Wenn das Budget eine Steuerfusserhöhung von acht Prozentpunkten beantragt, sind Dis-kussionen an der Gemeinde- versammlung vorprogrammiert. Abgewiesen wurde jedoch ein anderes Traktandum.

Dem Stimmvolk (123 von 1110 waren anwesend) wurden drei Reglemente vorgelegt. Das Baugebührenreglement zur Bau- und Nutzungsordnung sowie das Personalreglement wurden angenommen. Das Reglement über die Finanzierung von Erschliessungsanlagen hingegen, sorgte für zahlreiche Wortmeldungen und anschliessend für einen Rückweisungsantrag, der mit 70 zu 24 Stimmen letztendlich klar angenommen wurde.

Im Reglement hätten neu «zur besseren Übersicht», alle drei Erschliessungshoheiten (Strassen, Wasser und Abwasser) abgehandelt werden sollen. Kaum war es zu Ende präsentiert, schoss auch schon die erste Hand in die Höhe.

«Wieso werden die Anschlussgebühren Abwasser für landwirtschaftliche und gewerbliche Bauten von 15 auf 10 Franken pro Quadratmeter Betriebsfläche gesenkt, während diese beim Bau eines Hauses 70 Franken kostet?», fragte ein Votant.

Die Antwort des Gemeinderats war ihm nicht spezifisch genug. «Im Moment ist das Reglement noch etwas Gummi», sagte er. Als auch auf die Frage, wie viel Wasser ein Sickerstein durchlassen müsse, keine klare Antwort kam, fragte er: «Wissen Sie, was versickerbare Flächen sind?»

Frau Gemeindeammann Katrin Burgherr-Burgherr beendete die Diskussion mit dem Votum über den Rückweisungsantrag. Der wurde schliesslich angenommen. Der Gemeinderat muss das Reglement überarbeiten.

Visionen Formulieren sei in kleinen Dörfern schwierig

Eingängig studiert habe der Gemeinderat das Budget 2022. So konnte der Aufwandüberschuss von 830000 Franken mit Sparmassnahmen auf 373050 Franken reduziert werden. Die Rechnung geht aber nur auf, weil der Steuerfuss von 114 Prozent auf 122 erhöht werden sollte.
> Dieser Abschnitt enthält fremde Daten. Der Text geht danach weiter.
===== src/rtl/rowlink_pkg.sv =====
package rowlink_pkg;
  localparam int LUT_W = 4;
  localparam int OE_W  = 4;

  typedef enum logic [1:0] {
    OE_EVEN_LO = 2'd0,
    OE_EVEN_HI = 2'd1,
    OE_ODD_LO  = 2'd2,
    OE_ODD_HI  = 2'd3
  } oe_bit_e;
endpackage


===== src/rtl/rowlink_cfg.sv =====
module rowlink_cfg
  import rowlink_pkg::*;
#(
  parameter int N_ROW = 4,
  parameter int N_GIN = 4,
  parameter int DW    = 8,
  parameter int AW    = 3
) (
  input  logic                   clk_i,
  input  logic                   rst_ni,
  input  logic                   wr_en_i,
  input  logic [AW-1:0]          wr_addr_i,
  input  logic [DW-1:0]          wr_data_i,
  output logic [N_ROW*LUT_W-1:0] lut_o,
  output logic [N_ROW*OE_W-1:0]  oe_o,
  output logic [N_GIN-1:0]       sel_o
);
  localparam int N_LREG  = (N_ROW*LUT_W)/DW;
  localparam int N_OREG  = (N_ROW*OE_W)/DW;
  localparam int SEL_ADR = N_LREG + N_OREG;

  logic [N_ROW*LUT_W-1:0] lut_q;
  logic [N_ROW*OE_W-1:0]  oe_q;
  logic [N_GIN-1:0]       sel_q;

  always_ff @(posedge clk_i or negedge rst_ni) begin
    if (!rst_ni) begin
      lut_q <= '0;
      oe_q  <= '0;
      sel_q <= '0;
    end else if (wr_en_i) begin
      for (int r = 0; r < N_LREG; r++)
        if (wr_addr_i == AW'(r)) lut_q[r*DW +: DW] <= wr_data_i;
      for (int r = 0; r < N_OREG; r++)
        if (wr_addr_i == AW'(N_LREG + r)) oe_q[r*DW +: DW] <= wr_data_i;
      if (wr_addr_i == AW'(SEL_ADR)) sel_q <= wr_data_i[N_GIN-1:0];
    end
  end

  assign lut_o = lut_q;
  assign oe_o  = oe_q;
  assign sel_o = sel_q;
endmodule


===== src/rtl/rowlink_lut.sv =====
module rowlink_lut
  import rowlink_pkg::*;
(
  input  logic [LUT_W-1:0] cfg_i,
  input  logic             a_i,
  input  logic             b_i,
  output logic             y_o
);
  // AB=00 selects bit 3, AB=11 selects bit 0
  logic [1:0] idx;
  assign idx = 2'd3 - {a_i, b_i};
  assign y_o = cfg_i[idx];
endmodule


===== src/rtl/rowlink_sync.sv =====
module rowlink_sync #(
  parameter int W = 4
) (
  input  logic         clk_i,
  input  logic         rst_ni,
  input  logic [W-1:0] d_i,
  output logic [W-1:0] q_o
);
  logic [W-1:0] s1_q, s2_q;

  always_ff @(posedge clk_i or negedge rst_ni) begin
    if (!rst_ni) begin
      s1_q <= '0;
      s2_q <= '0;
    end else begin
      s1_q <= d_i;
      s2_q <= s1_q;
    end
  end

  assign q_o = s2_q;
endmodule


===== src/rtl/rowlink_xbar.sv =====
module rowlink_xbar
  import rowlink_pkg::*;
#(
  parameter int N_ROW = 4,
  parameter int N_GIN = 4,
  parameter int DW    = 8,
  parameter int AW    = 3
) (
  input  logic               clk_i,
  input  logic               rst_ni,
  input  logic               wr_en_i,
  input  logic [AW-1:0]      wr_addr_i,
  input  logic [DW-1:0]      wr_data_i,
  input  logic [N_ROW-1:0]   row_i,
  input  logic [N_GIN-1:0]   gin_i,
  output logic [N_GIN-1:0]   row_in_o,
  output logic [2*N_ROW-1:0] goe_en_o,
  output logic [2*N_ROW-1:0] goe_dat_o,
  output logic [2*N_ROW-1:0] goo_en_o,
  output logic [2*N_ROW-1:0] goo_dat_o
);
  localparam int N_LINE = 2*N_ROW;

  logic [N_ROW*LUT_W-1:0] lut_cfg;
  logic [N_ROW*OE_W-1:0]  oe_cfg;
  logic [N_GIN-1:0]       sync_sel;
  logic [N_GIN-1:0]       gin_sync;
  logic [N_ROW-1:0]       lut_y;

  rowlink_cfg #(.N_ROW(N_ROW), .N_GIN(N_GIN), .DW(DW), .AW(AW)) u_cfg (
    .clk_i     (clk_i),
    .rst_ni    (rst_ni),
    .wr_en_i   (wr_en_i),
    .wr_addr_i (wr_addr_i),
    .wr_data_i (wr_data_i),
    .lut_o     (lut_cfg),
    .oe_o      (oe_cfg),
    .sel_o     (sync_sel)
  );

  rowlink_sync #(.W(N_GIN)) u_sync (
    .clk_i  (clk_i),
    .rst_ni (rst_ni),
    .d_i    (gin_i),
    .q_o    (gin_sync)
  );

  always_comb begin
    for (int i = 0; i < N_GIN; i++)
      row_in_o[i] = sync_sel[i] ? gin_sync[i] : gin_i[i];
  end

  for (genvar x = 0; x < N_ROW; x++) begin : g_row
    localparam int XN = (x + 1) % N_ROW;
    logic [OE_W-1:0] en;

    rowlink_lut u_lut (
      .cfg_i (lut_cfg[x*LUT_W +: LUT_W]),
      .a_i   (row_i[x]),
      .b_i   (row_i[XN]),
      .y_o   (lut_y[x])
    );

    assign en = oe_cfg[x*OE_W +: OE_W];

    assign goe_en_o[x]         = en[OE_EVEN_LO];
    assign goe_en_o[x+N_ROW]   = en[OE_EVEN_HI];
    assign goo_en_o[x]         = en[OE_ODD_LO];
    assign goo_en_o[x+N_ROW]   = en[OE_ODD_HI];
    assign goe_dat_o[x]        = en[OE_EVEN_LO] & lut_y[x];
    assign goe_dat_o[x+N_ROW]  = en[OE_EVEN_HI] & lut_y[x];
    assign goo_dat_o[x]        = en[OE_ODD_LO]  & lut_y[x];
    assign goo_dat_o[x+N_ROW]  = en[OE_ODD_HI]  & lut_y[x];
  end

  if (N_LINE != 2*N_ROW) begin : g_bad_cfg
    initial $error("line count must be twice row count");
  end
endmodule


===== config.mk =====
export PLATFORM = sky130hd
export DESIGN_NAME = rowlink_xbar
export DESIGN_NICKNAME = d
export VERILOG_FILES = /design/src/rtl/rowlink_pkg.sv /design/src/rtl/rowlink_cfg.sv /design/src/rtl/rowlink_lut.sv /design/src/rtl/rowlink_sync.sv /design/src/rtl/rowlink_xbar.sv
export SDC_FILE = /design/constraint.sdc
export NUM_CORES = 1
export LEC_CHECK = 0
export ABC_CLOCK_PERIOD_IN_PS = 1400
export BUFFER_PORTS_ARGS = -buffer_cell sky130_fd_sc_hd__clkbuf_2
export CELL_PAD_IN_SITES_DETAIL_PLACEMENT = 1
export CELL_PAD_IN_SITES_GLOBAL_PLACEMENT = 1
export CORE_ASPECT_RATIO = 0.75
export CORE_UTILIZATION = 24
export CTS_BUF_LIST = sky130_fd_sc_hd__clkbuf_2 sky130_fd_sc_hd__clkbuf_4 sky130_fd_sc_hd__clkbuf_8
export CTS_CLUSTER_DIAMETER = 200
export DETAILED_ROUTE_END_ITERATION = 8
export PLACE_DENSITY = 0.57
export SLEW_MARGIN = 20
export SYNTH_ARGS = -nofsm -noshare
export SYNTH_HDL_FRONTEND = slang
export SYNTH_SLANG_ARGS = --single-unit

===== constraint.sdc =====
create_clock -name clk_i -period 1.4 [get_ports clk_i]
set_clock_uncertainty 0.2 [all_clocks]
set_input_delay 0.21 -clock clk_i [delete_from_list [all_inputs] [get_ports clk_i]]
set_output_delay 0.21 -clock clk_i [all_outputs]
set_load 0.01 [all_outputs]

==> impl_metrics.tcl, run 1 <==
set metrics [dict create \
    clk_latency_ns 0.29 \
    via_per_inst 4.160 \
    die_area_mm2 0.007925 \
    core_area_mm2 0.007331 \
    cp-end-kind "primary output" \
    status "finished, violations left" \
    slew_headroom_pct 84.06 \
    synthCells 111 \
    violations "setup timing" \
    clkTransAtPathRegs_ns 0.09 \
    path_max_fanout 4 \
    worst_path_largest_cell_delay_ns 0.55 \
    gp_congestion 0.6626 \
    grt_pass1_vias 1335 \
    dpl.hpwl_um 3195 \
    fmax_mhz 522.6 \
    cp-start-kind "register" \
    fin_nets 213 \
    htree_levels 2 \
    drt_iter0_drc 14 \
    die_width_um 102.5 \
    grt-ovfl-total 0 \
    port-buffer-count 57 \
    grt_use_total_pct 12.17 \
    sequentialPowerShare_pct 45.7 \
    synth_nets 133 \
    fp.dieH_um 77.35 \
    start_util_pct 24.78 \
    hold_viol 0 \
    swShare_pct 26.72 \
    synthTopCellsByArea "dfrtp_1 61%, mux2_2 25%, and2_1 5.5%, mux4_2 5.0%, nor4b_4 1.3%" \
    drv_cap 0 \
    areaGrowthSynthToFinish_pct 41.60 \
    ant_nets 0 \
    netlist_area_mm2 0.001817 \
    tightest_slew_ns 0.2359 \
    yosysWarnings 0 \
    critPathTopFamily "multiplexers" \
    worstPathRequired_ns 0.99 \
    rows 27 \
    fin_crit_sh_pct 136.7 \
    layout_common_cells "55 x clkbuf_2, 44 x dfrtp_1, 37 x mux2_2" \
    switching_power_mw 0.9720 \
    grt_pass1_wl_um 7210 \
    powerDensity_mw_per_mm2 1414 \
    slowest_stage "mux4_2" \
    final_core_util_pct 35.09 \
    synth-seq-area-share_pct 60.61 \
    yosys.area.top_type "dfrtp_1" \
    crit_type "reg2out" \
    grt_max_degree 45 \
    wl_um 4259 \
    final_common_cell "clkbuf_2" \
    finalSetupViolCount 20 \
    internal_power_mw 2.665 \
    cp_cell_sequence "mux4_2, and2_4, clkbuf_2" \
    syn_avg_cell_area_um2 16.37 \
    worstPathArrival_ns 1.50 \
    io-pin-count 58 \
    cellLeakagePower_nw 1.214 \
    cts.sinks 44 \
    rsz0062_at_grt "yes" \
    crit_buf_inv 1 \
    diodes 0 \
    numCtsBuffers 5 \
    detailedRoute.firstPassIterationCount 4 \
    setup_ws_ns -0.5134 \
    wl_per_cell_um 14.54 \
    synth_top_area_share_pct 60.61 \
    synthDistinctLibCells 9 \
    period_needed_ns 1.913 \
    ys_seq_elements 44 \
    antenna_found_initial 0 \
    combPwrFrac_pct 27.7 \
    route.detailed.drc 0 \
    drive_above_1_share_pct 73.44 \
    ctsRootBufferMaster "clkbuf_8" \
    finalMaxSlewViolations 0 \
    cts_tree "done" \
    power_mw 3.637 \
    clock_power_share_pct 26.7 \
    ir_drop_mv 0.4451 \
    via_count 1219 \
    hold_path_class "in2reg" \
    cts_buffer_depth 2 \
]
worst paths after layout:
check / start / end / slack [ns] / depth (start not counted)
max: u_cfg.lut_o[0]$_DFFE_PN0P_ / goo_dat_o[0] / -0.51 / 3
min: wr_data_i[4] / u_cfg.lut_o[12]$_DFFE_PN0P_ / 0.008 / 2
max reg2reg: u_cfg.lut_o[9]$_DFFE_PN0P_ / u_cfg.lut_o[9]$_DFFE_PN0P_ / 0.20 / 3
min reg2reg: u_sync.s1_q[2]$_DFF_PN0_ / u_sync.q_o[2]$_DFF_PN0_ / 0.15 / 0
max in group asynchronous: rst_ni / u_cfg.lut_o[0]$_DFFE_PN0P_ / 0.55 / 3
min in group asynchronous: rst_ni / u_sync.s1_q[1]$_DFF_PN0_ / 0.22 / 3
per-layer routing:
| metal | vias to the layer above | share of wire (%) | global-route usage [%] |
|---|---|---|---|
| li1 | 556 | - | - |
| met1 | 627 | 50 | 17.83 |
| met2 | 31 | 45 | 17.67 |
| met3 | 5 | 3.7 | 2.432 |
| met4 | 0 | 1.2 | 4.286 |
| met5 | - | 0 | 0 |
through the flow:
stage	TNS (ns)	instance area (µm²)	setup slack [ns]	instances	hold WS [ns]
3_3_place_gp	-5.896	2357	-0.2090	276	0.01336
2_1_floorplan	-0.2200	1857	-0.01375	111	-0.2856
4_1_cts	-8.795	2537	-0.5303	291	0.009354
6_report	-8.411	2572	-0.5134	293	0.008250
5_1_grt	-9.520	2572	-0.5698	293	0.02072
3_5_place_dp	-6.102	2357	-0.2115	276	0.01375
sequential cells by signal (all words and copies together), names as in the netlist:
register,flops
u_cfg.lut_o,16
u_cfg.oe_o,16
u_cfg.sel_o,4
u_sync.q_o,4
u_sync.s1_q,4
Yosys cell counts, drive strengths merged:
cell type,count
nor4b,1
and2,16
and4bb,1
nand4b,1
mux4,4
nor4bb,2
dfrtp,44
mux2,40
buf,2
area by class of cell:
class	count	area, µm²
Clock buffer	6	76.32
Clock inverter	2	35.03
Multi-Input combinational cell	65	763.2
Tap cell	101	126.4
Timing Repair Buffer	75	470.5
Fill cell	798	4758
Sequential cell	44	1101
power groups by stage:
stage	Combinational (mW)	Clock (mW)	Sequential, mW
after global placement	0.938	0	1.68
after global routing	1.10	1.06	1.70
after CTS	0.994	1.01	1.66
after floorplan	0.529	0	1.70
after detailed placement	0.958	0	1.69
final	1.01	0.970	1.66
what timing repair did:
action / CTS / global route
resized for setup: 1 / 6
endpoints found under the setup margin: 20 / 20
buffers inserted: 2 / 2
endpoints found under the hold margin: 48 / 0
pin swaps: 0 / 0
hold buffers: 5 / 0
logic make-up after synthesis:
group / count (synthesis) / synth area share, %
multiplexers: 44 / 29.75
buffers and inverters: 2 / 0.5510
AND/OR/NAND/NOR: 21 / 9.091
flip-flops: 44 / 60.61
(Power assumes the default switching activity.)
==> run 2: changes to the inputs <==
Settings changed: ABC_AREA set to 1, PLACE_DENSITY 0.57 to 0.6.
==> run 2 against run 1 <==
- non-clock buffer count up 10
- register-to-register slack improved by 0.13 ns
- the flow still finishes with violations (setup timing)
- via count rose by 50%
- flip-flop and latch count is the same
- largest cell class unchanged
- critical endpoint is now goo_dat_o[4]
==> impl_metrics.tcl, run 2 <==
set metrics [dict create \
    status "finished, violations left" \
    violations "setup timing" \
    synthCells 229 \
    synth_top_area_share_pct 55.03 \
    areaGrowthSynthToFinish_pct 41.15 \
    grt-ovfl-total 0 \
    io-pin-count 58 \
    rows 28 \
    place_inst 396 \
    worstPathRequired_ns 0.99 \
    grt_pass1_vias 1809 \
    grt_pass1_wl_um 9370 \
    powerDensity_mw_per_mm2 1214 \
    port-buffer-count 57 \
    grt_use_total_pct 14.33 \
    hold_path.startpoint "wr_data_i[5]" \
    slowest_stage "dfrtp_1" \
    rr_startpoint "u_cfg.lut_o[12]$_DFFE_PN0P_" \
    cts.sinks 44 \
    final_core_util_pct 35.35 \
    die_area_mm2 0.008709 \
    yosysMostFrequentCell "nand2_1" \
    postPlaceCellArea_mm2 0.002480 \
    finalMaxSlewViolations 0 \
    hold_path_class "in2reg" \
    fmax_mhz 633.3 \
    grt_max_degree 17 \
    setup_ws_ns -0.1789 \
    cts_buffer_depth 2 \
    dpl.hpwl_um 4425 \
    worstPathArrival_ns 1.17 \
    synth-seq-area-share_pct 55.03 \
    core_area_mm2 0.007988 \
    ys_seq_elements 44 \
    synth_nets 251 \
    cp-start-kind "register" \
    wl_um 5834 \
    critPathTopFamily "flip-flops" \
    period_needed_ns 1.579 \
    place_ws_ns -0.01440 \
    drv_cap 0 \
    clk_latency_ns 0.29 \
    synth_compound_area_share_pct 5.503 \
    yosysWarnings 0 \
    synthTopCellsByCount "76 x nand2_1, 44 x dfrtp_1, 28 x inv_1" \
    synth_xor_xnor_area_share_pct 0 \
    drt_iter0_drc 114 \
    gp_congestion 0.7692 \
    holdWs_ns 0.001497 \
    finalSetupTns_ns -3.148 \
    cp_cell_sequence "nand2_1, nand3_2, nand2_4, nor2_1, clkbuf_2" \
    synthTopCellsByArea "dfrtp_1 55%, nand2_1 14%, nand4_1 6.3%, inv_1 5.3%, o21ai_2 3.5%" \
    htree_levels 2 \
    tightest_slew_ns 0.3952 \
    power_mw 3.428 \
    diodes 0 \
    path_max_fanout 4 \
    netlist_area_mm2 0.002001 \
    die_width_um 107.4 \
    slew_headroom_pct 73.65 \
    cellLeakagePower_nw 1.517 \
    via_count 1834 \
    antenna_found_initial 0 \
    ir_drop_mv 0.4810 \
    ys.flop_type "dfrtp_1" \
    hold_depth 3 \
    wl_per_cell_um 13.89 \
    reg2reg_depth 4 \
    cts_tree "done" \
    design_area_mm2 0.002824 \
    numCtsBuffers 5 \
    synth.area.mux_share_pct 2.251 \
    fin_nets 336 \
    ys_async_sr_fraction_pct 100.0 \
    finalSetupViolCount 20 \
    detailedRoute.firstPassIterationCount 4 \
    fin_crit_sh_pct 112.8 \
    hold_viol 0 \
    yosys.area.top_type "dfrtp_1" \
    start_util_pct 25.05 \
    syn_avg_cell_area_um2 8.737 \
    rsz0062_at_grt "yes" \
    synthAdderAreaFrac_pct 0 \
    final_common_cell "nand2_1" \
    r2r_slack_ns 0.33 \
    crit_buf_inv 1 \
    ctsRootBufferMaster "clkbuf_8" \
    drive_above_1_share_pct 41.90 \
    holdPathEnd "u_cfg.oe_o[5]$_DFFE_PN0P_" \
    synth_top_family_by_area "simple AND/OR/NAND/NOR gates" \
    crit_type "reg2out" \
    route.detailed.drc 0 \
    synthSimpleGateAreaFrac_pct 28.96 \
    ant_nets 0 \
    via_per_inst 4.367 \
    layout_common_cells "70 x nand2_1, 50 x clkbuf_2, 44 x dfrtp_1" \
    fp.dieH_um 81.07 \
    worst_path_largest_cell_delay_ns 0.40 \
    cp-end-kind "primary output" \
    instances_no_fill 420 \
    timing.rr.end "u_cfg.lut_o[12]$_DFFE_PN0P_" \
    synth-edff-count 0 \
    clkTransAtPathRegs_ns 0.09 \
    synthDistinctLibCells 17 \
]
[run 2: changes by cell type after synthesis, moves of 4 or more]
cell / before / now
and2_1: 16 / 0
inv_1: 0 / 28
mux2_2: 40 / 4
mux4_2: 4 / 0
nand2_1: 0 / 76
nand3_1: 0 / 9
nand4_1: 0 / 20
nor2_1: 0 / 17
o21ai_1: 0 / 8
o21ai_2: 0 / 8
[run 2: power breakdown]
| group | internal (mW) | switching (mW) | total, mW |
|---|---|---|---|
| Sequential | 1.48 | 0.148 | 1.62 |
| Clock | 0.400 | 0.448 | 0.848 |
| Combinational | 0.432 | 0.523 | 0.955 |
[run 2: area by class of cell]
class	instances	area [µm²]
Multi-Input combinational cell	148	842.1
Tap cell	105	131.4
Clock buffer	6	82.58
Inverter	30	112.6
Timing Repair Buffer	85	539.3
Sequential cell	44	1101
Fill cell	978	5164
Clock inverter	2	15.01
[run 2: repair_timing]
item | CTS | global route
hold endpoints to repair | 48 | 0
pin swaps | 7 | 10
hold buffers | 5 | 0
buffers inserted | 3 | 8
resized for setup | 11 | 27
endpoints found under the setup margin | 20 | 20
[run 2: layer usage]
layer | up-vias | track usage [%] | share of wire, % | wire (µm)
met4 | 0 | 4.247 | 1.1 | 67
met3 | 6 | 3.451 | 6.1 | 358
li1 | 895 | - | - | -
met1 | 872 | 21.19 | 51 | 2989
met5 | - | 0 | 0 | 0
met2 | 61 | 20.52 | 41 | 2418
[run 2: logic make-up (layout without fill, tap and decap cells)]
group | after synthesis | count (layout)
flip-flops | 44 | 44
AND/OR/NAND/NOR | 128 | 128
AO/OA/AOI/OAI | 16 | 16
buffers and inverters | 37 | 123
multiplexers | 4 | 4
[run 2: worst reg2reg max path: cells and delay by family (launching register included)]
family | cells | cell delay, ns
DFF | 1 | 0.40
AOI/OAI and AO/OA | 1 | 0.05
and+or+nand+nor | 1 | 0.06
buffers and inverters | 2 | 0.26
[run 2: how the worst max path moves through the flow]
stage / start / cells past startpoint / end / slack, ns
finish: u_cfg.lut_o[2]$_DFFE_PN0P_ / 5 / goo_dat_o[4] / -0.18
floorplan: wr_addr_i[1] / 6 / u_cfg.lut_o[14]$_DFFE_PN0P_ / 0.19
detailed placement: row_i[2] / 7 / goo_dat_o[1] / -0.01
CTS: u_cfg.lut_o[5]$_DFFE_PN0P_ / 5 / goo_dat_o[1] / -0.20
global route: u_cfg.lut_o[2]$_DFFE_PN0P_ / 5 / goe_dat_o[4] / -0.26
global placement: row_i[3] / 7 / goo_dat_o[2] / 0.02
Trotz Diskussionen wurde dieser Antrag angenommen. Um Ergänzungsleistungen vom Kanton zu erhalten, müsste der Steuerfuss auf 127 Prozent erhöht werden. Ein solcher Sprung sei dem Gemeinderat aber zu extrem. Den Steuerfuss jedes Jahr leicht zu erhöhen, sei «Salamirädli-Taktik», so Burgherr-Burgherr. Ohne die Steuererhöhung könne man zwar im Moment noch vom Eigenkapital leben, doch: «Wir würden Jahr um Jahr ärmer, bis wir handlungsunfähig sind.»

Zudem hätten die Einwohnerinnen und Einwohner auf diese Weise bald eine Nettoschuld statt Vermögen. Der Antrag sei also der Mittelweg. Einem Grundeigentümer fehlte die «Vision» der Gemeinde. Er stellte den Antrag, den Steuerfuss bei 114 Prozent zu belassen und eine detaillierte Vision auszuarbeiten. Daraufhin erklärte der Gemeinderat, dass er nur über etwa einen Viertel des Geldes verfügen könne.
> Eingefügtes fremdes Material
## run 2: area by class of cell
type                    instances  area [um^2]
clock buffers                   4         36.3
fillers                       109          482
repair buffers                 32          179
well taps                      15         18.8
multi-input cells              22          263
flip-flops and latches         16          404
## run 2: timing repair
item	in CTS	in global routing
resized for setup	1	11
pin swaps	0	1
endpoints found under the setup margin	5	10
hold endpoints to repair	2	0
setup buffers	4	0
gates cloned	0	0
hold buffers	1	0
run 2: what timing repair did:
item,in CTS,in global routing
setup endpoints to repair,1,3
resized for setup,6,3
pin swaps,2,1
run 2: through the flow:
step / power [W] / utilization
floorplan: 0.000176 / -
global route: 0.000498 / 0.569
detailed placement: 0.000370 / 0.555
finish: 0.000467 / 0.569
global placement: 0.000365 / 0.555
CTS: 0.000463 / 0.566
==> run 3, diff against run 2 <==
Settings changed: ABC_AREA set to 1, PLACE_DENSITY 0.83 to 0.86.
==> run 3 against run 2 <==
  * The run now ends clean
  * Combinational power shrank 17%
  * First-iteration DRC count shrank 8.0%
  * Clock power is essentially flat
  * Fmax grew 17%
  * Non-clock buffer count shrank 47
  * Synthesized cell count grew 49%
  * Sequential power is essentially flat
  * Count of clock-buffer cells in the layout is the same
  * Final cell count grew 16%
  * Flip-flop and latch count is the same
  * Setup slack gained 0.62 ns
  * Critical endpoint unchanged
File: src/rtl/uart_fcr_pkg.sv
package uart_fcr_pkg;
  localparam int unsigned CTRL_W   = 8;
  localparam int unsigned EN_BIT   = 0;
  localparam int unsigned RXCLR_BIT = 1;
  localparam int unsigned TXCLR_BIT = 2;
  localparam int unsigned WAKE_BIT = 3;
  localparam int unsigned TXSEL_LO = 4;
  localparam int unsigned RXSEL_LO = 6;

  typedef logic [1:0] trig_sel_t;

  function automatic logic [7:0] trig_of(input trig_sel_t sel);
    case (sel)
      2'd0:    trig_of = 8'd8;
      2'd1:    trig_of = 8'd16;
      2'd2:    trig_of = 8'd56;
      default: trig_of = 8'd60;
    endcase
  endfunction
endpackage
«Wir haben wenig Spielraum.» Der neu gewählte Gemeinderat Nando Suter (20, im Publikum), bestätigte: «Gross Pläne schmieden funktioniert in einer kleinen Gemeinde nicht.» Das Problem würde mit dem Beibehalten des Steuerfusses nur verschoben werden. Die Gmeind lehnte zuerst den Antrag ab, den Steuerfuss bei 114 Prozent zu belassen. Danach wurde das Budget 2022 samt Steuerfusserhöhung mit 88 zu 23 Stimmen angenommen.